Data plane: A proxy that conditionally translates, forwards, and observes every network packet that flows to and from a service network endpoint.
East-West traffic: Network traffic within a data center, network, or Kubernetes cluster. Traditional network diagrams were drawn with the service-to-service (inter-data center) traffic flowing from left to right (east to west) in the diagrams.
Envoy Proxy: An open-source edge and service proxy, designed for cloud-native applications. Envoy is often used as the data plane within a service mesh implementation.
Ingress traffic: Network traffic that originates from outside the data center, network, or Kubernetes cluster.
Istio: C++ (data plane) and Go (control plane)-based service mesh that was originally created by Google and IBM in partnership with the Envoy team from Lyft.
Kubernetes: A CNCF-hosted container orchestration and scheduling framework that originated from Google.
Kuma: A Go-based service mesh from Kong.
Linkerd: A Rust (data plane) and Go (control plane) powered service mesh that was derived from an early JVM-based communication framework at Twitter.
Maesh: A Go-based service mesh from Containous, the maintainers of the Traefik API gateway.
MOSN: A Go-based proxy from the Ant Financial team that implements the (Envoy) xDS APIs.
North-South traffic: Network traffic entering (or ingressing) into a data center, network, or Kubernetes cluster. Traditional network diagrams were drawn with the ingress traffic entering the data center at the top of the page and flowing down (north to south) into the network.
Proxy: A software system that acts as an intermediary between endpoint components.
Segmentation: Dividing a network or cluster into multiple sub-networks.
Service mesh: Manages all service-to-service (east-west) traffic within a distributed (potentially microservice-based) software system. It provides both functional operations, such as routing, and nonfunctional support, for example, enforcing security policies, quality of service, and rate limiting.

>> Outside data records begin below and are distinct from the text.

<file path="src/hw/rtl/arrss_pkg.sv">
// ----------------------------------------------------------------------------
// arrss_pkg
// Shared types and fixed field widths of the ADC round-robin scan sequencer.
// ----------------------------------------------------------------------------
`default_nettype none

package arrss_pkg;

	// fixed port widths
	localparam int unsigned ENABLE_W = 16;
	localparam int unsigned REQ_W    = 2;
	localparam int unsigned SMP_W    = 10;
	localparam int unsigned CHAN_W   = 4;

	// request codes, code 3 has no meaning and is ignored
	typedef enum logic [REQ_W-1:0] {
		REQ_START = 2'd0,
		REQ_DONE  = 2'd1,
		REQ_READ  = 2'd2
	} req_t;

	// control from the sequencer to the result store
	typedef struct packed {
		logic wr_en;
		logic rd_en;
	} store_ctl_t;

endpackage : arrss_pkg

`default_nettype wire

</file>
<file path="src/hw/rtl/adc_round_robin_scan_sequencer_core.sv">
// ----------------------------------------------------------------------------
// adc_round_robin_scan_sequencer_core
// Round-robin ADC channel scan sequencer with a per-channel result store.
// ----------------------------------------------------------------------------
// The block takes one item per clock cycle while req_stall is low and returns
// one result item for each via stage 1 and the output register. A start item
// (req_type 0) searches for the next enabled channel after the current one; a
// conversion-done item (req_type 1) stores its sample for the current channel
// and moves on while a scan runs; a read item (req_type 2) returns the stored
// sample. The next-channel search is a rotating priority encoder over
// NUM_CHANNELS channels evaluated in the acceptance cycle, and the result store
// has one write and one registered read port, so every kind of item sustains
// one per cycle while unstalled. The store reads as zero after reset with no
// clearing pass. The user must write channel_enable via cfg_we / cfg_wdata only
// while the block is idle, not enforced by the block; the next search uses it.
`default_nettype none

module adc_round_robin_scan_sequencer_core #(
	parameter int unsigned NUM_CHANNELS = 16,
	parameter int unsigned SAMPLE_BITS  = 10
) (
	input  wire logic                           clk,
	input  wire logic                           arst_n,
	// configuration
	input  wire logic                           cfg_we,
	input  wire logic [arrss_pkg::ENABLE_W-1:0] cfg_wdata,
	// request channel
	input  wire logic                           req_valid,
	output logic                                req_stall,
	input  wire logic [arrss_pkg::REQ_W-1:0]    req_type,
	input  wire logic [arrss_pkg::SMP_W-1:0]    sample,
	input  wire logic [arrss_pkg::CHAN_W-1:0]   read_channel,
	// result channel
	output logic                                res_valid,
	input  wire logic                           res_stall,
	output logic      [arrss_pkg::SMP_W-1:0]    read_data,
	output logic      [arrss_pkg::CHAN_W-1:0]   mux_channel,
	output logic                                start_conversion,
	output logic                                scan_status
);
	import arrss_pkg::*;

	localparam int unsigned CW = $clog2(NUM_CHANNELS);

	logic [ENABLE_W-1:0]     channel_enable_q;
	logic [CW-1:0]           cur_q;
	logic                    running_q;
	logic [NUM_CHANNELS-1:0] en_vec;

	logic                    found;
	logic [CW-1:0]           next_ch;

	logic                    accept;
	logic                    s2_free;
	logic                    s1_move;
	store_ctl_t              st_ctl;
	logic [CW-1:0]           rd_addr;
	logic [SAMPLE_BITS-1:0]  wr_data;
	logic [SAMPLE_BITS-1:0]  rdata_s1;

	logic                    valid_s1;
	logic                    is_rd_s1;
	logic [CW-1:0]           mux_s1;
	logic                    start_s1;
	logic                    status_s1;

	logic                    res_valid_q;
	logic [SMP_W-1:0]        read_data_q;
	logic [CHAN_W-1:0]       mux_channel_q;
	logic                    start_q;
	logic                    status_q;

	logic                    adv_start;
	logic                    adv_status;
	logic                    do_adv;
	logic                    rd_ok;

	// enable vector, channels beyond the mask are never chosen
	for (genvar c = 0; c < NUM_CHANNELS; c++) begin : g_en
		if (c < ENABLE_W) begin : g_bit
			assign en_vec[c] = channel_enable_q[c];
		end else begin : g_none
			assign en_vec[c] = 1'b0;
		end
	end

	// rotating priority search: nearest enabled channel after cur_q, cur_q last
	always_comb begin
		int unsigned idx;
		found   = 1'b0;
		next_ch = cur_q;
		for (int unsigned i = NUM_CHANNELS; i >= 1; i--) begin
			idx = int'(cur_q) + i;
			if (idx >= NUM_CHANNELS) begin
				idx = idx - NUM_CHANNELS;
			end
			if (en_vec[CW'(idx)]) begin
				found   = 1'b1;
				next_ch = CW'(idx);
			end
		end
	end

	// handshake: s1 holds the item in flight, s2 is the output register
	assign s2_free   = !res_valid_q || !res_stall;
	assign s1_move   = valid_s1 && s2_free;
	assign req_stall = valid_s1 && !s2_free;
	assign accept    = req_valid && !req_stall;

	// decode of the accepted item
	always_comb begin
		do_adv = 1'b0;
		rd_ok  = 1'b0;
		st_ctl = '0;
		unique case (req_t'(req_type))
			REQ_START: begin
				do_adv = 1'b1;
			end
			REQ_DONE: begin
				do_adv       = running_q;
				st_ctl.wr_en = accept && running_q;
			end
			REQ_READ: begin
				rd_ok        = int'(read_channel) < NUM_CHANNELS;
				st_ctl.rd_en = accept;
			end
			default: begin
				do_adv = 1'b0;
			end
		endcase
		adv_start  = do_adv && found;
		adv_status = do_adv && !found;
	end

	assign rd_addr = CW'(read_channel);
	assign wr_data = SAMPLE_BITS'(sample);

	arrss_result_store #(
		.DEPTH  (NUM_CHANNELS),
		.ADDR_W (CW),
		.DATA_W (SAMPLE_BITS)
	) u_store (
		.clk        (clk),
		.arst_n     (arst_n),
		.ctl        (st_ctl),
		.wr_addr    (cur_q),
		.wr_data    (wr_data),
		.rd_addr    (rd_addr),
		.rd_data_s1 (rdata_s1)
	);

	// configuration register and scan state
	always_ff @(posedge clk or negedge arst_n) begin
		if (!arst_n) begin
			channel_enable_q <= '0;
			cur_q            <= CW'(NUM_CHANNELS - 1);
			running_q        <= 1'b0;
		end else begin
			if (cfg_we) begin
				channel_enable_q <= cfg_wdata;
			end
			if (accept && do_adv) begin
				running_q <= found;
				if (found) begin
					cur_q <= next_ch;
				end
			end
		end
	end

	// stage 1 control
	always_ff @(posedge clk or negedge arst_n) begin
		if (!arst_n) begin
			valid_s1 <= 1'b0;
		end else if (accept) begin
			valid_s1 <= 1'b1;
		end else if (s1_move) begin
			valid_s1 <= 1'b0;
		end
	end

	// stage 1 payload
	always_ff @(posedge clk) begin
		if (accept) begin
			is_rd_s1  <= rd_ok;
			mux_s1    <= adv_start ? next_ch : cur_q;
			start_s1  <= adv_start;
			status_s1 <= adv_status;
		end
	end

	// output register control
	always_ff @(posedge clk or negedge arst_n) begin
		if (!arst_n) begin
			res_valid_q <= 1'b0;
		end else if (s2_free) begin
			res_valid_q <= valid_s1;
		end
	end

	// output register payload
	always_ff @(posedge clk) begin
		if (s1_move) begin
			read_data_q   <= is_rd_s1 ? SMP_W'(rdata_s1) : '0;
			mux_channel_q <= CHAN_W'(mux_s1);
			start_q       <= start_s1;
			status_q      <= status_s1;
		end
	end

	assign res_valid        = res_valid_q;
	assign read_data        = read_data_q;
	assign mux_channel      = mux_channel_q;
	assign start_conversion = start_q;
	assign scan_status      = status_q;

endmodule : adc_round_robin_scan_sequencer_core

`default_nettype wire

</file>
<file path="src/hw/rtl/arrss_result_store.sv">
// ----------------------------------------------------------------------------
// arrss_result_store
// Per-channel sample store: one write and one registered read per cycle,
// with a valid bit per entry so unwritten entries read as zero after reset.
// ----------------------------------------------------------------------------
`default_nettype none

module arrss_result_store #(
	parameter int unsigned DEPTH  = 16,
	parameter int unsigned ADDR_W = 4,
	parameter int unsigned DATA_W = 10
) (
	input  wire logic                    clk,
	input  wire logic                    arst_n,
	input  wire arrss_pkg::store_ctl_t   ctl,
	input  wire logic [ADDR_W-1:0]       wr_addr,
	input  wire logic [DATA_W-1:0]       wr_data,
	input  wire logic [ADDR_W-1:0]       rd_addr,
	output logic      [DATA_W-1:0]       rd_data_s1
);
	import arrss_pkg::*;

	logic [DATA_W-1:0] mem [DEPTH];
	logic [DEPTH-1:0]  valid_q;
	logic [DATA_W-1:0] raw_s1;
	logic              hit_s1;

	// storage array, no reset
	always_ff @(posedge clk) begin
		if (ctl.wr_en) begin
			mem[wr_addr] <= wr_data;
		end
		if (ctl.rd_en) begin
			raw_s1 <= mem[rd_addr];
		end
	end

	// entry valid bits and registered valid of the read
	always_ff @(posedge clk or negedge arst_n) begin
		if (!arst_n) begin
			valid_q <= '0;
			hit_s1  <= 1'b0;
		end else begin
			if (ctl.wr_en) begin
				valid_q[wr_addr] <= 1'b1;
			end
			if (ctl.rd_en) begin
				hit_s1 <= valid_q[rd_addr];
			end
		end
	end

	// never-written entries read as zero
	assign rd_data_s1 = hit_s1 ? raw_s1 : '0;

endmodule : arrss_result_store

`default_nettype wire

</file>
--- src/rtl/mp3bc_pkg.sv ---
// Package for the MP3 module button controller: event codes, frame bytes,
// and the result job handed from the controller to the frame serializer.
// No dependencies.
`default_nettype none
package mp3bc_pkg;

    localparam logic [1:0] CMD_TICK  = 2'd0;
    localparam logic [1:0] CMD_KEY   = 2'd1;
    localparam logic [1:0] CMD_START = 2'd2;

    localparam logic [2:0] KEY_UP    = 3'd0;
    localparam logic [2:0] KEY_DOWN  = 3'd1;
    localparam logic [2:0] KEY_RIGHT = 3'd2;
    localparam logic [2:0] KEY_LEFT  = 3'd3;
    localparam logic [2:0] KEY_OK    = 3'd4;
    localparam logic [2:0] KEY_BACK  = 3'd5;

    localparam logic [2:0] KIND_SHORT = 3'd2;
    localparam logic [2:0] KIND_LONG  = 3'd3;

    localparam logic [1:0] SCR_SPLASH = 2'd0;
    localparam logic [1:0] SCR_PLAYER = 2'd1;
    localparam logic [1:0] SCR_HELP   = 2'd2;

    localparam logic [7:0] FRM_START = 8'h7E;
    localparam logic [7:0] FRM_VER   = 8'hFF;
    localparam logic [7:0] FRM_LEN   = 8'h06;
    localparam logic [7:0] FRM_END   = 8'hEF;
    localparam logic [7:0] FRM_ZERO  = 8'h00;

    localparam logic [7:0] OP_PLAY_FIRST = 8'h0F;
    localparam logic [7:0] OP_PAUSE      = 8'h0E;
    localparam logic [7:0] OP_RESUME     = 8'h0D;
    localparam logic [7:0] OP_NEXT       = 8'h01;
    localparam logic [7:0] OP_PREV       = 8'h02;
    localparam logic [7:0] OP_SET_VOL    = 8'h06;
    localparam logic [7:0] PLAY_FIRST_ARG = 8'h01;

    localparam logic [4:0] VOL_MAX     = 5'd30;
    localparam logic [7:0] SPLASH_SAT  = 8'd255;

    // number of frames an item emits
    localparam logic [1:0] NFR_NONE = 2'd0;
    localparam logic [1:0] NFR_ONE  = 2'd1;
    localparam logic [1:0] NFR_TWO  = 2'd2;

    typedef struct packed {
        logic [1:0] screen;
        logic       playing;
        logic [4:0] volume;
        logic [6:0] progress;
        logic [7:0] anim;
        logic       halted;
    } t_status;

    // second frame, when present, is always play-first
    typedef struct packed {
        logic [1:0] nfr;
        logic [7:0] cmd_a;
        logic [7:0] lo_a;
        t_status    status;
    } t_job;

endpackage
`default_nettype wire

--- src/rtl/mp3_module_button_controller_unit.sv ---
// MP3 module button controller top level: input register, player state,
// configuration registers and event decode. Depends on mp3bc_pkg, mp3bc_framer.
// Path: input register, serializer job register. Throughput: an item yields
// 1, 8 or 16 results, one per cycle while the receiver is ready; the next
// item waits in the input register and moves on as the serializer hands out
// its last result, so the serializer sets the rate. Synchronous active-low
// reset restores player state and configuration defaults.
`default_nettype none
module mp3_module_button_controller_unit (
    input  wire         i_clk,
    input  wire         i_rst_n,
    // configuration write
    input  wire         i_cfg_valid,
    output logic        o_cfg_ready,
    input  wire  [1:0]  i_cfg_index,
    input  wire  [7:0]  i_cfg_data,
    // input items
    input  wire         s_axis_tvalid,
    output logic        s_axis_tready,
    input  wire  [7:0]  s_axis_tdata,   // key[2:0], press_kind[5:3], zero[7:6]
    input  wire  [1:0]  s_axis_tuser,   // command[1:0]
    // results
    output logic        m_axis_tvalid,
    input  wire         m_axis_tready,
    output logic [31:0] m_axis_tdata,   // frame_byte[7:0], screen[9:8], playing[10],
                                        // volume_now[15:11], progress_now[22:16],
                                        // anim_frame[30:23], halted[31]
    output logic        m_axis_tuser,   // has_byte[0]
    output logic        m_axis_tlast
);
    import mp3bc_pkg::*;

    localparam logic [1:0] REG_INIT_VOL  = 2'd0;
    localparam logic [1:0] REG_VOL_LIM   = 2'd1;
    localparam logic [1:0] REG_SPLASH    = 2'd2;
    localparam logic [1:0] REG_PROG_LIM  = 2'd3;

    logic [4:0] r_init_vol;
    logic [4:0] r_vol_lim;
    logic [7:0] r_splash_len;
    logic [6:0] r_prog_lim;

    logic       r_in_valid;
    logic [1:0] r_in_cmd;
    logic [2:0] r_in_key;
    logic [2:0] r_in_kind;

    logic [1:0] r_screen;
    logic       r_play;
    logic [4:0] r_vol;
    logic [6:0] r_prog;
    logic [7:0] r_anim;
    logic [7:0] r_splash_cnt;
    logic       r_halt;

    logic [1:0] n_screen;
    logic       n_play;
    logic [4:0] n_vol;
    logic [6:0] n_prog;
    logic [7:0] n_anim;
    logic [7:0] n_splash_cnt;
    logic       n_halt;
    logic [1:0] n_nfr;
    logic [7:0] n_cmd;
    logic [4:0] n_sent;

    logic       w_load;
    logic       w_free;
    logic [4:0] w_lim;
    logic [7:0] w_prog_inc;
    t_job       w_job;
    t_status    w_stat;
    logic       w_has_byte;
    logic [7:0] w_byte;

    assign o_cfg_ready   = 1'b1;
    assign w_load        = r_in_valid && w_free;
    assign s_axis_tready = !r_in_valid || w_free;
    assign w_lim         = (r_vol_lim > VOL_MAX) ? VOL_MAX : r_vol_lim;

    always_ff @(posedge i_clk) begin
        if (!i_rst_n) begin
            r_init_vol   <= 5'd20;
            r_vol_lim    <= 5'd30;
            r_splash_len <= 8'd4;
            r_prog_lim   <= 7'd100;
        end else if (i_cfg_valid) begin
            unique case (i_cfg_index)
                REG_INIT_VOL: r_init_vol   <= i_cfg_data[4:0];
                REG_VOL_LIM:  r_vol_lim    <= i_cfg_data[4:0];
                REG_SPLASH:   r_splash_len <= i_cfg_data;
                REG_PROG_LIM: r_prog_lim   <= i_cfg_data[6:0];
            endcase
        end
    end

    always_ff @(posedge i_clk) begin
        if (!i_rst_n) begin
            r_in_valid <= 1'b0;
        end else if (s_axis_tready) begin
            r_in_valid <= s_axis_tvalid;
        end
    end

    always_ff @(posedge i_clk) begin
        if (s_axis_tvalid && s_axis_tready) begin
            r_in_cmd  <= s_axis_tuser;
            r_in_key  <= s_axis_tdata[2:0];
            r_in_kind <= s_axis_tdata[5:3];
        end
    end

    always_comb begin
        n_screen     = r_screen;
        n_play       = r_play;
        n_vol        = r_vol;
        n_prog       = r_prog;
        n_anim       = r_anim;
        n_splash_cnt = r_splash_cnt;
        n_halt       = r_halt;
        n_nfr        = NFR_NONE;
        n_cmd        = OP_PAUSE;
        w_prog_inc   = {1'b0, r_prog} + 8'd1;
        if (!r_halt) begin
            unique case (r_in_cmd)
                CMD_TICK: begin
                    if (r_screen == SCR_SPLASH) begin
                        if (r_splash_cnt != SPLASH_SAT) begin
                            n_splash_cnt = r_splash_cnt + 8'd1;
                        end
                        if (n_splash_cnt >= r_splash_len) begin
                            n_screen = SCR_PLAYER;
                        end
                    end
                    if (r_play && n_screen == SCR_PLAYER) begin
                        n_anim = r_anim + 8'd1;
                        n_prog = (w_prog_inc > {1'b0, r_prog_lim}) ? 7'd0 : w_prog_inc[6:0];
                    end
                end
                CMD_START: begin
                    n_vol  = (r_init_vol > w_lim) ? w_lim : r_init_vol;
                    n_play = 1'b1;
                    n_nfr  = NFR_TWO;
                    n_cmd  = OP_SET_VOL;
                end
                CMD_KEY: begin
                    if (r_in_kind == KIND_LONG && r_in_key == KEY_BACK) begin
                        n_halt = 1'b1;
                        n_nfr  = NFR_ONE;
                        n_cmd  = OP_PAUSE;
                    end else if (r_screen == SCR_SPLASH) begin
                        n_screen = SCR_PLAYER;
                    end else if (r_screen == SCR_HELP) begin
                        if (r_in_kind == KIND_SHORT
                                && (r_in_key == KEY_OK || r_in_key == KEY_BACK)) begin
                            n_screen = SCR_PLAYER;
                        end
                    end else if (r_screen == SCR_PLAYER) begin
                        if (r_in_kind == KIND_LONG && r_in_key == KEY_OK) begin
                            n_screen = SCR_HELP;
                        end else if (r_in_kind == KIND_SHORT) begin
                            n_nfr = NFR_ONE;
                            unique case (r_in_key)
                                KEY_OK: begin
                                    n_cmd  = r_play ? OP_PAUSE : OP_RESUME;
                                    n_play = !r_play;
                                end
                                KEY_RIGHT: begin
                                    n_prog = 7'd0;
                                    n_play = 1'b1;
                                    n_cmd  = OP_NEXT;
                                end
                                KEY_LEFT: begin
                                    n_prog = 7'd0;
                                    n_play = 1'b1;
                                    n_cmd  = OP_PREV;
                                end
                                KEY_UP: begin
                                    if (r_vol < w_lim) begin
                                        n_vol = r_vol + 5'd1;
                                    end
                                    n_cmd = OP_SET_VOL;
                                end
                                KEY_DOWN: begin
                                    if (r_vol != 5'd0) begin
                                        n_vol = r_vol - 5'd1;
                                    end
                                    n_cmd = OP_SET_VOL;
                                end
                                KEY_BACK: begin
                                    n_play = 1'b0;
                                    n_cmd  = OP_PAUSE;
                                end
                                default: begin
                                    n_nfr = NFR_NONE;
                                end
                            endcase
                        end
                    end
                end
                default: begin
                end
            endcase
        end
        n_sent = (n_vol > w_lim) ? w_lim : n_vol;
    end

    always_ff @(posedge i_clk) begin
        if (!i_rst_n) begin
            r_screen     <= SCR_SPLASH;
            r_play       <= 1'b1;
            r_vol        <= 5'd20;
            r_prog       <= 7'd0;
            r_anim       <= 8'd0;
            r_splash_cnt <= 8'd0;
            r_halt       <= 1'b0;
        end else if (w_load) begin
            r_screen     <= n_screen;
            r_play       <= n_play;
            r_vol        <= n_vol;
            r_prog       <= n_prog;
            r_anim       <= n_anim;
            r_splash_cnt <= n_splash_cnt;
            r_halt       <= n_halt;
        end
    end

    always_comb begin
        w_job.nfr             = n_nfr;
        w_job.cmd_a           = n_cmd;
        w_job.lo_a            = (n_cmd == OP_SET_VOL) ? {3'd0, n_sent} : FRM_ZERO;
        w_job.status.screen   = n_screen;
        w_job.status.playing  = n_play;
        w_job.status.volume   = n_vol;
        w_job.status.progress = n_prog;
        w_job.status.anim     = n_anim;
        w_job.status.halted   = n_halt;
    end

    mp3bc_framer u_framer (
        .i_clk      (i_clk),
        .i_rst_n    (i_rst_n),
        .i_load     (w_load),
        .i_job      (w_job),
        .o_free     (w_free),
        .o_valid    (m_axis_tvalid),
        .i_ready    (m_axis_tready),
        .o_has_byte (w_has_byte),
        .o_byte     (w_byte),
        .o_last     (m_axis_tlast),
        .o_status   (w_stat)
    );

    assign m_axis_tuser = w_has_byte;
    assign m_axis_tdata = {w_stat.halted, w_stat.anim, w_stat.progress, w_stat.volume,
                           w_stat.playing, w_stat.screen, w_byte};

endmodule
`default_nettype wire

--- src/rtl/mp3bc_framer.sv ---
// Frame serializer: holds one result job and emits its results one per cycle while the receiver is ready.
// Depends on mp3bc_pkg.
`default_nettype none
module mp3bc_framer (
    input  wire                 i_clk,
    input  wire                 i_rst_n,
    input  wire                 i_load,
    input  mp3bc_pkg::t_job     i_job,
    output logic                o_free,
    output logic                o_valid,
    input  wire                 i_ready,
    output logic                o_has_byte,
    output logic [7:0]          o_byte,
    output logic                o_last,
    output mp3bc_pkg::t_status  o_status
);
    import mp3bc_pkg::*;

    logic       r_busy;
    logic [3:0] r_idx;
    t_job       r_job;
    logic       w_last;
    logic       w_take;
    logic [7:0] w_cmd;
    logic [7:0] w_hi;
    logic [7:0] w_lo;

    always_comb begin
        unique case (r_job.nfr)
            NFR_NONE: w_last = (r_idx == 4'd0);
            NFR_ONE:  w_last = (r_idx == 4'd7);
            default:  w_last = (r_idx == 4'd15);
        endcase
    end

    assign w_take = r_busy && i_ready;
    assign o_free = !r_busy || (w_take && w_last);

    always_ff @(posedge i_clk) begin
        if (!i_rst_n) begin
            r_busy <= 1'b0;
            r_idx  <= 4'd0;
        end else if (i_load) begin
            r_busy <= 1'b1;
            r_idx  <= 4'd0;
        end else if (w_take) begin
            r_busy <= !w_last;
            r_idx  <= r_idx + 4'd1;
        end
    end

    always_ff @(posedge i_clk) begin
        if (i_load) begin
            r_job <= i_job;
        end
    end

    always_comb begin
        w_cmd = r_idx[3] ? OP_PLAY_FIRST  : r_job.cmd_a;
        w_hi  = r_idx[3] ? PLAY_FIRST_ARG : FRM_ZERO;
        w_lo  = r_idx[3] ? PLAY_FIRST_ARG : r_job.lo_a;
        unique case (r_idx[2:0])
            3'd0:    o_byte = FRM_START;
            3'd1:    o_byte = FRM_VER;
            3'd2:    o_byte = FRM_LEN;
            3'd3:    o_byte = w_cmd;
            3'd4:    o_byte = FRM_ZERO;
            3'd5:    o_byte = w_hi;
            3'd6:    o_byte = w_lo;
            default: o_byte = FRM_END;
        endcase
        if (r_job.nfr == NFR_NONE) begin
            o_byte = FRM_ZERO;
        end
    end

    assign o_valid    = r_busy;
    assign o_has_byte = (r_job.nfr != NFR_NONE);
    assign o_last     = w_last;
    assign o_status   = r_job.status;

endmodule
`default_nettype wire
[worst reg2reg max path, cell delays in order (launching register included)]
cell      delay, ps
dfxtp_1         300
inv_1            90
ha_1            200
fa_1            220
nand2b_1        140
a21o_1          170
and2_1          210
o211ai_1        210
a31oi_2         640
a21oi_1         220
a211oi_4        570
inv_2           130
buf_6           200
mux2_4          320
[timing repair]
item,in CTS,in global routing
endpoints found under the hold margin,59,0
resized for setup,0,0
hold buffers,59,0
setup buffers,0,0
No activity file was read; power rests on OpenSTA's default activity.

Service Mesh Interface (SMI): A work-in-progress standard interface for service meshes deployed onto Kubernetes.
Service mesh policy: A specification of how a collection of services/endpoints are allowed to communicate with each other and other network endpoints.
Sidecar: A deployment pattern, in which an additional process, service, or container is deployed alongside an existing service (think motorcycle sidecar).
Single pane of glass: A UI or management console that presents data from multiple sources in a unified display.
Traffic shaping: Modifying the flow of traffic across a network, for example, rate limiting or load shedding.
Traffic shifting: Migrating traffic from one location to another.